Und nicht jeder ist in der Lage, solche Schmähungen einfach zu ignorieren. Das wissen Sie am besten, auch wenn man Sie namentlich angriff und nicht als Mitglied einer Bevölkerungsgruppe.

Nur, was tut der gemeine Bürger, wenn er sich derart angegriffen fühlt? Er kann sich nicht hinter seinem Amt verstecken und monieren, dass es den Kritikern an „Respekt vor dem Amt des Bundespräsidenten mangelt“. Es geht Ihnen auch nicht um das Amt. Im Grundgesetz heisst es nicht „Die Würde des Bundespräsidenten ist unantastbar“, es heisst „Die Würde des Menschen ist unantastbar“. Der diffamierte Bürger kann auch nicht einfach so zurücktreten. Er kann vielleicht Abonnements kündigen, zornige Briefe schreiben, mit Politikern sprechen oder aus der Kirche austreten. Ich weiss auch von Menschen, die frustriert ihr ehrenamtliches Engagement (ob als Kirchenmitglied oder Reservist der Bundeswehr) hingeschmissen oder zumindest in Frage gestellt haben, weil sie sich von der Gesellschaft stigmatisiert fühlten. Und ich muss Ihnen, Herr Köhler, sagen, dass mich gerade solche Geschichten abseits der Titelseiten weitaus mehr berühren und schockieren und dass ich den hier sichtbaren Schaden für unseren Staat für größer halte, als wenn ein Politiker medienwirksam sein Amt aufgibt. Politiker sind ersetzbar. Aber wer hunderttausende Menschen stigmatisiert und diffamiert (anstatt sich auf argumentativer Ebene mit ihnen auseinanderzusetzen), der riskiert, ihnen das Bewusstsein als „Bürger“ auszutreiben (ein Personaler würde von „innerer Kündigung“ sprechen). Wenn es um Menschen mit Behinderungen oder Migrationshintergrund geht, dann ist das eine Binsenweisheit. Es funktioniert aber eben auch beim Computerspieler, Hundebesitzer, Sportschützen oder anderen Gruppen. Und tausende von Ehrenamtlichen (deren Arbeit an anderer Stelle ja zu Recht immer wieder gelobt wird), Millionen von Menschen, die sich als Teil einer heterogenen und demokratischen Gesellschaft empfinden, die kann man nicht so leicht innerhalb von wenigen Wochen austauschen oder ersetzen.

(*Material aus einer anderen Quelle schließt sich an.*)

==> config.mk <==
export PLATFORM = sky130hd
export DESIGN_NAME = lcd_char_display
export DESIGN_NICKNAME = d
export VERILOG_FILES = /design/src/rtl/lcd_char_display.sv
export SDC_FILE = /design/constraint.sdc
export NUM_CORES = 1
export LEC_CHECK = 0
export CAP_MARGIN = 30
export CELL_PAD_IN_SITES_DETAIL_PLACEMENT = 1
export CELL_PAD_IN_SITES_GLOBAL_PLACEMENT = 2
export CORE_UTILIZATION = 35
export CTS_CLUSTER_SIZE = 8
export DETAILED_ROUTE_END_ITERATION = 8
export GPL_TIMING_DRIVEN = 0
export HOLD_SLACK_MARGIN = 0.05
export MAX_ROUTING_LAYER = met4
export PLACE_DENSITY = 0.72
export SYNTH_ARGS = -nofsm -noshare
export SYNTH_HDL_FRONTEND = slang
export SYNTH_SLANG_ARGS = --single-unit
==> constraint.sdc <==
create_clock -name clk -period 2.93 [get_ports clk]
set_input_delay 0.293 -clock clk [delete_from_list [all_inputs] [get_ports clk]]
set_output_delay 0.293 -clock clk [all_outputs]
set_load 0.02 [all_outputs]
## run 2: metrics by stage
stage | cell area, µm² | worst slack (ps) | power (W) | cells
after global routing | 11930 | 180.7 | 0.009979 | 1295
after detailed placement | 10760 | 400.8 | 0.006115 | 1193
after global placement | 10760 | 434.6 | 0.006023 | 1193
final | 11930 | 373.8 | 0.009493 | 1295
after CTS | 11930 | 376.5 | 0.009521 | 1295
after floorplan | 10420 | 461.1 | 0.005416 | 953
<file path="src/rtl/msg_pkg.sv">
// Shared message record and length-check helper for the parser-to-sink message queue.
package msg_pkg;

    localparam int unsigned MSG_BYTES = 32;

    typedef struct packed {
        logic [15:0]            length;
        logic [8*MSG_BYTES-1:0] data;
        logic                   error;
    } msg_t;

    function automatic logic msg_len_bad(input logic [15:0] len, input logic [15:0] max);
        return (len == 16'd0) || (len > max);
    endfunction

endpackage

</file>
<file path="src/rtl/msg_queue.sv">
// Whole-message FIFO with valid/ready output, sticky overflow and a saturating drop counter.
// Build option MSG_QUEUE_DROP_ERR_EN: errored messages are discarded silently and out_error is tied 0.
module msg_queue
    import msg_pkg::*;
#(
    parameter int unsigned MAX_MSG_BYTES = 32,
    parameter int unsigned DEPTH         = 4,
    parameter int unsigned CNT_W         = 8
) (
    input  logic                       clk,
    input  logic                       rst,
    input  logic                       in_valid,
    input  logic [15:0]                in_length,
    input  logic [8*MAX_MSG_BYTES-1:0] in_data,
    input  logic                       in_error,
    output logic                       out_valid,
    input  logic                       out_ready,
    output logic [15:0]                out_length,
    output logic [8*MAX_MSG_BYTES-1:0] out_data,
    output logic                       out_error,
    output logic [$clog2(DEPTH):0]     count,
    output logic                       full,
    output logic                       overflow,
    output logic [CNT_W-1:0]           drop_cnt
);

    localparam int unsigned PTR_W    = $clog2(DEPTH);
    localparam int unsigned CNT_BITS = PTR_W + 1;
    localparam logic [15:0] MAX_LEN  = 16'(MAX_MSG_BYTES);

    msg_t                r_mem [DEPTH];
    logic [PTR_W-1:0]    r_wr_ptr;
    logic [PTR_W-1:0]    r_rd_ptr;
    logic [CNT_BITS-1:0] r_count;
    logic                r_overflow;
    logic [CNT_W-1:0]    r_drop_cnt;

    msg_t w_in;
    msg_t w_head;
    logic w_accept;
    logic w_push;
    logic w_pop;
    logic w_drop;

    assign w_in.length = in_length;
    assign w_in.data   = in_data;
    assign w_in.error  = in_error | msg_len_bad(in_length, MAX_LEN);

`ifdef MSG_QUEUE_DROP_ERR_EN
    assign w_accept = in_valid & ~w_in.error;
`else
    assign w_accept = in_valid;
`endif

    // When full, a simultaneous pop frees the head slot, which the push then reuses.
    assign w_pop  = out_valid & out_ready;
    assign w_push = w_accept & (~full | w_pop);
    assign w_drop = w_accept & full & ~w_pop;

    always_ff @(posedge clk or negedge rst) begin
        if (!rst) begin
            for (int unsigned i = 0; i < DEPTH; i++) begin
                r_mem[i] <= '0;
            end
            r_wr_ptr   <= '0;
            r_rd_ptr   <= '0;
            r_count    <= '0;
            r_overflow <= 1'b0;
            r_drop_cnt <= '0;
        end else begin
            if (w_push) begin
                r_mem[r_wr_ptr] <= w_in;
                r_wr_ptr        <= r_wr_ptr + 1'b1;
            end
            if (w_pop) begin
                r_rd_ptr <= r_rd_ptr + 1'b1;
            end
            if (w_push && !w_pop) begin
                r_count <= r_count + 1'b1;
            end else if (!w_push && w_pop) begin
                r_count <= r_count - 1'b1;
            end
            if (w_drop) begin
                r_overflow <= 1'b1;
                if (r_drop_cnt != '1) begin
                    r_drop_cnt <= r_drop_cnt + 1'b1;
                end
            end
        end
    end

    assign w_head     = r_mem[r_rd_ptr];
    assign out_valid  = (r_count != '0);
    assign out_length = out_valid ? w_head.length : '0;
    assign out_data   = out_valid ? w_head.data : '0;
`ifdef MSG_QUEUE_DROP_ERR_EN
    assign out_error  = 1'b0;
`else
    assign out_error  = out_valid & w_head.error;
`endif
    assign count      = r_count;
    assign full       = (r_count == CNT_BITS'(DEPTH));
    assign overflow   = r_overflow;
    assign drop_cnt   = r_drop_cnt;

endmodule

</file>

Herr Köhler, erinnern Sie sich bitte zurück, an Ihre Rede bei der Trauerfeier in Winnenden. “Wie schnell fällt einer aus dem Rahmen – nur weil er anders ist, als wir es von ihm erwarten; nur weil wir zu bequem sind, um nachzudenken und unsere Schablonen zu korrigieren? Einen Menschen so wahrzunehmen, wie er ist – das ist die wichtigste Voraussetzung, um einander verstehen und annehmen zu können, um einander zu helfen.“

Wahre Worte.

Leider unterstellten Sie in der gleichen Rede den Konsumenten von bestimmten Computerspielen und Filmen einen Mangel an Selbstachtung. Das ist ein persönlicher Angriff, der dem der „Tapsigkeit“ in nichts nachsteht.

Lieber Herr Köhler, sie haben jetzt wieder mehr Zeit zum Nachdenken. Sie sind nicht mehr lange Bundespräsident, aber Sie bleiben Bürger.